TASK REQUIREMENTS: Both the line below containing "after floorplan: 5280 / 0.390" and the line containing "min reg2reg |", along with every line between them, should be repeated exactly; no other line belongs in the answer.

Dataset items:
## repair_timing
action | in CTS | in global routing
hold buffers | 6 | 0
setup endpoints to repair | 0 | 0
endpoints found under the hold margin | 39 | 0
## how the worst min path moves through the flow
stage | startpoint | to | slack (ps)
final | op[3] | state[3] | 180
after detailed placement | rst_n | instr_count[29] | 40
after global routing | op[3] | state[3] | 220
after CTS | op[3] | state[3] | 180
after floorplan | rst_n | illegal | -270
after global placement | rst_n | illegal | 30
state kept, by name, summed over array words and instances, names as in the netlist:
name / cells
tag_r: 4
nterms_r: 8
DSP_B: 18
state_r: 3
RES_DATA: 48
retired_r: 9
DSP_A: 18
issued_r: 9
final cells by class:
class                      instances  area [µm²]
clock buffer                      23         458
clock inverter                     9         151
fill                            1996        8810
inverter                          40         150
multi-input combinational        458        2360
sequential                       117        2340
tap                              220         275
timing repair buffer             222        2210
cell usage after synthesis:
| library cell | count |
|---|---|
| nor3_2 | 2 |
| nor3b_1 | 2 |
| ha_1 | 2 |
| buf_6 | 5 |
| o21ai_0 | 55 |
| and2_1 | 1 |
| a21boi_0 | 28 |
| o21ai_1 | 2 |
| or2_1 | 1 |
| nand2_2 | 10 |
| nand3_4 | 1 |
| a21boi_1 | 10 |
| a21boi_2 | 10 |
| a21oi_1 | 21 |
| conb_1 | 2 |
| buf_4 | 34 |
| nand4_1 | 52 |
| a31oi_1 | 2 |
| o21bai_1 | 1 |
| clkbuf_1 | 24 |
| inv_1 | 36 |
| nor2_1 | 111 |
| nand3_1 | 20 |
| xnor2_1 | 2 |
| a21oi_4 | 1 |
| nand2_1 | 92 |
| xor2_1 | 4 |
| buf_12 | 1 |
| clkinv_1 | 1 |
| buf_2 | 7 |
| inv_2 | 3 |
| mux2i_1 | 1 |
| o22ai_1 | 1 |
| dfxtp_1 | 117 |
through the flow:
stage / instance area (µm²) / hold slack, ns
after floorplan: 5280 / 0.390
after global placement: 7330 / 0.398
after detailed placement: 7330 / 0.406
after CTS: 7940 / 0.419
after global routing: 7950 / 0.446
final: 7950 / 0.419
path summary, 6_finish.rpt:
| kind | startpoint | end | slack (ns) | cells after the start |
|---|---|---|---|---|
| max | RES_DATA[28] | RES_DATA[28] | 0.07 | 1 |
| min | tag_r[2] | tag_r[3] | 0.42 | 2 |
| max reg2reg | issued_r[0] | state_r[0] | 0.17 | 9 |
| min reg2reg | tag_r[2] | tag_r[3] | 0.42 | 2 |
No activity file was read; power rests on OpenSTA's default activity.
**src/rtl/wb_port_arbiter_if.sv**
```systemverilog
// Register-file write port bundle: stage-3 writeback, long-unit results,
// and the arbitrated port toward the register file.
interface wb_port_arbiter_if;
  logic        pipe_wb_en;
  logic [4:0]  pipe_wb_rd;
  logic [31:0] pipe_wb_data;
  logic        lu_valid;
  logic [4:0]  lu_rd;
  logic [31:0] lu_data;
  logic        lu_ready;
  logic        pipe_stall;
  logic        rf_we;
  logic [4:0]  rf_wa;
  logic [31:0] rf_wd;

  modport master (
    output pipe_wb_en, pipe_wb_rd, pipe_wb_data,
    output lu_valid, lu_rd, lu_data,
    input  lu_ready, pipe_stall,
    input  rf_we, rf_wa, rf_wd
  );

  modport slave (
    input  pipe_wb_en, pipe_wb_rd, pipe_wb_data,
    input  lu_valid, lu_rd, lu_data,
    output lu_ready, pipe_stall,
    output rf_we, rf_wa, rf_wd
  );
endinterface

```
**src/rtl/wb_port_arbiter.sv**
```systemverilog
// Shares the register-file write port between stage-3 writeback and a
// buffered long-latency unit, with a starvation-forced one-cycle stall.
module wb_port_arbiter #(
  parameter int unsigned STARVE_LIMIT = 4
) (
  input logic           clk,
  input logic           rst,
  wb_port_arbiter_if.slave bus
);
  logic [1:0]       valid_q;
  logic [1:0]       killed_q;
  logic [1:0][4:0]  rd_q;
  logic [1:0][31:0] data_q;
  logic             rd_ptr;
  logic             wr_ptr;
  logic [1:0]       count;
  logic [3:0]       wait_cnt;

  logic head_valid;
  logic head_killed;
  logic head_live;
  logic pipe_commit;
  logic head_write;
  logic pop;
  logic push;
  logic push_kill;

  assign head_valid  = valid_q[rd_ptr];
  assign head_killed = killed_q[rd_ptr];
  assign head_live   = head_valid && !head_killed;

  assign bus.pipe_stall = !rst && head_live &&
                          (wait_cnt == 4'(STARVE_LIMIT));

  assign pipe_commit = !rst && bus.pipe_wb_en &&
                       (bus.pipe_wb_rd != 5'd0) && !bus.pipe_stall;

  // A stall hands the port to the head; otherwise the pipeline wins.
  assign head_write = head_live && (bus.pipe_stall || !pipe_commit);

  assign bus.rf_we = pipe_commit || head_write;
  assign bus.rf_wa = head_write ? rd_q[rd_ptr]   : bus.pipe_wb_rd;
  assign bus.rf_wd = head_write ? data_q[rd_ptr] : bus.pipe_wb_data;

  assign pop  = head_valid && (head_write || head_killed);
  assign bus.lu_ready = !rst && (count != 2'd2);
  assign push = bus.lu_valid && bus.lu_ready;

  // Older long-unit results to the same rd are dead once the pipe commits.
  assign push_kill = (bus.lu_rd == 5'd0) ||
                     (pipe_commit && (bus.lu_rd == bus.pipe_wb_rd));

  always_ff @(posedge clk or posedge rst) begin
    if (rst) begin
      valid_q  <= '0;
      killed_q <= '0;
      rd_q     <= '0;
      data_q   <= '0;
      rd_ptr   <= 1'b0;
      wr_ptr   <= 1'b0;
      count    <= 2'd0;
      wait_cnt <= 4'd0;
    end else begin
      for (int i = 0; i < 2; i++) begin
        if (pipe_commit && valid_q[i] && (rd_q[i] == bus.pipe_wb_rd))
          killed_q[i] <= 1'b1;
      end
      if (pop) begin
        valid_q[rd_ptr]  <= 1'b0;
        killed_q[rd_ptr] <= 1'b0;
        rd_ptr           <= ~rd_ptr;
      end
      if (push) begin
        valid_q[wr_ptr]  <= 1'b1;
        killed_q[wr_ptr] <= push_kill;
        rd_q[wr_ptr]     <= bus.lu_rd;
        data_q[wr_ptr]   <= bus.lu_data;
        wr_ptr           <= ~wr_ptr;
      end
      case ({push, pop})
        2'b10:   count <= count + 2'd1;
        2'b01:   count <= count - 2'd1;
        default: count <= count;
      endcase
      if (pop || !head_valid)
        wait_cnt <= 4'd0;
      else if (!head_killed)
        wait_cnt <= wait_cnt + 4'd1;
    end
  end
endmodule

```
**src/flat_wrapper.sv**
```systemverilog
// flat-port wrapper written by rule: the top's interface ports become plain ports
module wb_port_arbiter_flat 
#(
  parameter int unsigned STARVE_LIMIT = 4
)
  (clk, rst, bus_pipe_wb_en, bus_pipe_wb_rd, bus_pipe_wb_data, bus_lu_valid, bus_lu_rd, bus_lu_data, bus_lu_ready, bus_pipe_stall, bus_rf_we, bus_rf_wa, bus_rf_wd);
  wb_port_arbiter_if bus_i ();
  input logic clk;
  input logic rst;
  input wire logic [$bits(bus_i.pipe_wb_en)-1:0] bus_pipe_wb_en;
  input wire logic [$bits(bus_i.pipe_wb_rd)-1:0] bus_pipe_wb_rd;
  input wire logic [$bits(bus_i.pipe_wb_data)-1:0] bus_pipe_wb_data;
  input wire logic [$bits(bus_i.lu_valid)-1:0] bus_lu_valid;
  input wire logic [$bits(bus_i.lu_rd)-1:0] bus_lu_rd;
  input wire logic [$bits(bus_i.lu_data)-1:0] bus_lu_data;
  output wire logic [$bits(bus_i.lu_ready)-1:0] bus_lu_ready;
  output wire logic [$bits(bus_i.pipe_stall)-1:0] bus_pipe_stall;
  output wire logic [$bits(bus_i.rf_we)-1:0] bus_rf_we;
  output wire logic [$bits(bus_i.rf_wa)-1:0] bus_rf_wa;
  output wire logic [$bits(bus_i.rf_wd)-1:0] bus_rf_wd;
  assign bus_i.pipe_wb_en = bus_pipe_wb_en;
  assign bus_i.pipe_wb_rd = bus_pipe_wb_rd;
  assign bus_i.pipe_wb_data = bus_pipe_wb_data;
  assign bus_i.lu_valid = bus_lu_valid;
  assign bus_i.lu_rd = bus_lu_rd;
  assign bus_i.lu_data = bus_lu_data;
  assign bus_lu_ready = bus_i.lu_ready;
  assign bus_pipe_stall = bus_i.pipe_stall;
  assign bus_rf_we = bus_i.rf_we;
  assign bus_rf_wa = bus_i.rf_wa;
  assign bus_rf_wd = bus_i.rf_wd;
  wb_port_arbiter #(.STARVE_LIMIT(STARVE_LIMIT)) u_core (.clk(clk), .rst(rst), .bus(bus_i));
endmodule
```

SOLUTION FOR THIS PROBLEM:
after floorplan: 5280 / 0.390
after global placement: 7330 / 0.398
after detailed placement: 7330 / 0.406
after CTS: 7940 / 0.419
after global routing: 7950 / 0.446
final: 7950 / 0.419
path summary, 6_finish.rpt:
| kind | startpoint | end | slack (ns) | cells after the start |
|---|---|---|---|---|
| max | RES_DATA[28] | RES_DATA[28] | 0.07 | 1 |
| min | tag_r[2] | tag_r[3] | 0.42 | 2 |
| max reg2reg | issued_r[0] | state_r[0] | 0.17 | 9 |
| min reg2reg | tag_r[2] | tag_r[3] | 0.42 | 2 |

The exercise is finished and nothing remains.